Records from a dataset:

File: config.mk
export PLATFORM = sky130hd
export DESIGN_NAME = csdc_chip_select_config
export DESIGN_NICKNAME = d
export VERILOG_FILES = /design/src/csdc_pkg.sv /design/src/csdc_channel_match.sv /design/src/csdc_chip_select_config.sv
export SDC_FILE = /design/constraint.sdc
export NUM_CORES = 1
export LEC_CHECK = 0
export BUFFER_PORTS_ARGS = -buffer_cell sky130_fd_sc_hd__buf_4
export CAP_MARGIN = 20
export CELL_PAD_IN_SITES_DETAIL_PLACEMENT = 1
export CELL_PAD_IN_SITES_GLOBAL_PLACEMENT = 2
export CORE_ASPECT_RATIO = 0.7
export CORE_UTILIZATION = 38
export DETAILED_ROUTE_END_ITERATION = 8
export PLACE_DENSITY_LB_ADDON = 0.2
export SYNTH_ARGS = -nofsm -noshare
export SYNTH_HDL_FRONTEND = slang
export SYNTH_SLANG_ARGS = --single-unit
File: constraint.sdc
create_clock -name clock -period 3.4 [get_ports clock]
set_input_delay 0.68 -clock clock [delete_from_list [all_inputs] [get_ports clock]]
set_output_delay 0.68 -clock clock [all_outputs]
set_load 0.05 [all_outputs]
File: src/csdc_pkg.sv
// shared constants, types and helpers for the chip select configuration block
package csdc_pkg;

  // ---------------------------------------------------------------------------
  // sizes
  // ---------------------------------------------------------------------------
  localparam int CSDC_CHANNELS   = 4;
  localparam int CSDC_REG_ADDR_W = 16;
  localparam int CSDC_ADDR_W     = 24;

  // ---------------------------------------------------------------------------
  // register byte offsets, channel 3 first in each list
  // ---------------------------------------------------------------------------
  localparam logic [CSDC_CHANNELS-1:0][15:0] CSDC_OFS_BOTTOM   =
    {16'h00B1, 16'h00AE, 16'h00AB, 16'h00A8};
  localparam logic [CSDC_CHANNELS-1:0][15:0] CSDC_OFS_TOP      =
    {16'h00B2, 16'h00AF, 16'h00AC, 16'h00A9};
  localparam logic [CSDC_CHANNELS-1:0][15:0] CSDC_OFS_CONTROL  =
    {16'h00B3, 16'h00B0, 16'h00AD, 16'h00AA};
  localparam logic [CSDC_CHANNELS-1:0][15:0] CSDC_OFS_PROTOCOL =
    {16'h00F3, 16'h00F2, 16'h00F1, 16'h00F0};
  localparam logic [15:0]                    CSDC_OFS_STATUS   = 16'h00F8;

  // ---------------------------------------------------------------------------
  // field positions
  // ---------------------------------------------------------------------------
  localparam int CSDC_WAIT_LSB     = 5;
  localparam int CSDC_WAIT_MSB     = 7;
  localparam int CSDC_IO_BIT       = 4;
  localparam int CSDC_EN_BIT       = 3;
  localparam int CSDC_MODE_LSB     = 6;
  localparam int CSDC_MODE_MSB     = 7;
  localparam int CSDC_MUX_BIT      = 5;
  localparam int CSDC_LEN_LSB      = 0;
  localparam int CSDC_LEN_MSB      = 3;
  localparam int CSDC_TOP_BYTE_LSB = 16;
  localparam int CSDC_MID_BYTE_LSB = 8;

  // ---------------------------------------------------------------------------
  // values after reset
  // ---------------------------------------------------------------------------
  localparam logic [7:0] CSDC_BOTTOM_RST    = 8'h00;
  localparam logic [7:0] CSDC_TOP_RST0      = 8'hFF;
  localparam logic [7:0] CSDC_TOP_RST_OTHER = 8'h00;
  localparam logic [7:0] CSDC_CTL_RST0      = 8'hE8;
  localparam logic [7:0] CSDC_CTL_RST_OTHER = 8'h00;
  localparam logic [7:0] CSDC_PROTO_RST     = 8'h02;
  localparam logic [3:0] CSDC_LEN_INVALID   = 4'h0;

  // ---------------------------------------------------------------------------
  // types
  // ---------------------------------------------------------------------------
  typedef enum logic [1:0] {
    CSDC_MODE_NATIVE     = 2'h0,
    CSDC_MODE_MUX_STROBE = 2'h1,
    CSDC_MODE_RW_STROBE  = 2'h2,
    CSDC_MODE_ADDR_ACK   = 2'h3
  } csdc_mode_type;

  typedef struct packed {
    logic [7:0]    range_bottom_byte;
    logic [7:0]    range_top_byte;
    logic [2:0]    wait_count;
    logic          io_type_select;
    logic          select_enable;
    csdc_mode_type bus_mode;
    logic          addr_data_multiplex;
    logic [3:0]    state_length;
  } csdc_cfg_type;

  typedef struct packed {
    logic [2:0]    wait_states;
    csdc_mode_type bus_mode;
    logic          addr_data_multiplex;
    logic [3:0]    state_clocks;
  } csdc_timing_type;

  typedef struct packed {
    logic [CSDC_ADDR_W-1:0] address;
    logic                   mem_request;
    logic                   io_request;
    logic                   ram_hit;
  } csdc_request_type;

  // ---------------------------------------------------------------------------
  // field packing
  // ---------------------------------------------------------------------------
  function automatic logic [7:0] control_byte(input csdc_cfg_type cfg);
    logic [7:0] b;
    b = 8'h00;
    b[CSDC_WAIT_MSB:CSDC_WAIT_LSB] = cfg.wait_count;
    b[CSDC_IO_BIT] = cfg.io_type_select;
    b[CSDC_EN_BIT] = cfg.select_enable;
    return b;
  endfunction

  function automatic logic [7:0] protocol_byte(input csdc_cfg_type cfg);
    logic [7:0] b;
    b = 8'h00;
    b[CSDC_MODE_MSB:CSDC_MODE_LSB] = cfg.bus_mode;
    b[CSDC_MUX_BIT] = cfg.addr_data_multiplex;
    b[CSDC_LEN_MSB:CSDC_LEN_LSB] = cfg.state_length;
    return b;
  endfunction

  // reserved control bits are simply not stored
  function automatic csdc_cfg_type with_control(input csdc_cfg_type cfg,
                                                input logic [7:0]   b);
    csdc_cfg_type c;
    c = cfg;
    c.wait_count     = b[CSDC_WAIT_MSB:CSDC_WAIT_LSB];
    c.io_type_select = b[CSDC_IO_BIT];
    c.select_enable  = b[CSDC_EN_BIT];
    return c;
  endfunction

  // a zero length would stall a bus state machine forever, so it never lands
  function automatic csdc_cfg_type with_protocol(input csdc_cfg_type cfg,
                                                 input logic [7:0]   b);
    csdc_cfg_type c;
    c = cfg;
    c.bus_mode            = csdc_mode_type'(b[CSDC_MODE_MSB:CSDC_MODE_LSB]);
    c.addr_data_multiplex = b[CSDC_MUX_BIT];
    if (b[CSDC_LEN_MSB:CSDC_LEN_LSB] != CSDC_LEN_INVALID) begin
      c.state_length = b[CSDC_LEN_MSB:CSDC_LEN_LSB];
    end
    return c;
  endfunction

  function automatic csdc_cfg_type reset_cfg(input logic first);
    csdc_cfg_type c;
    c = '0;
    c.range_bottom_byte = CSDC_BOTTOM_RST;
    c.range_top_byte    = first ? CSDC_TOP_RST0 : CSDC_TOP_RST_OTHER;
    c = with_control(c, first ? CSDC_CTL_RST0 : CSDC_CTL_RST_OTHER);
    c = with_protocol(c, CSDC_PROTO_RST);
    return c;
  endfunction

  // what the bus state machines actually use for one channel
  function automatic csdc_timing_type timing_of(input csdc_cfg_type cfg);
    csdc_timing_type t;
    t.bus_mode            = cfg.bus_mode;
    t.addr_data_multiplex = cfg.addr_data_multiplex;
    if (cfg.bus_mode == CSDC_MODE_NATIVE) begin
      t.wait_states  = cfg.wait_count;
      t.state_clocks = CSDC_LEN_INVALID;
    end else begin
      t.wait_states  = 3'h0;
      t.state_clocks = cfg.state_length;
    end
    return t;
  endfunction

endpackage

Your assignment: Find all lines holding the word "constraint" in the records above and copy them.

Answer to this exercise:
export SDC_FILE = /design/constraint.sdc
File: constraint.sdc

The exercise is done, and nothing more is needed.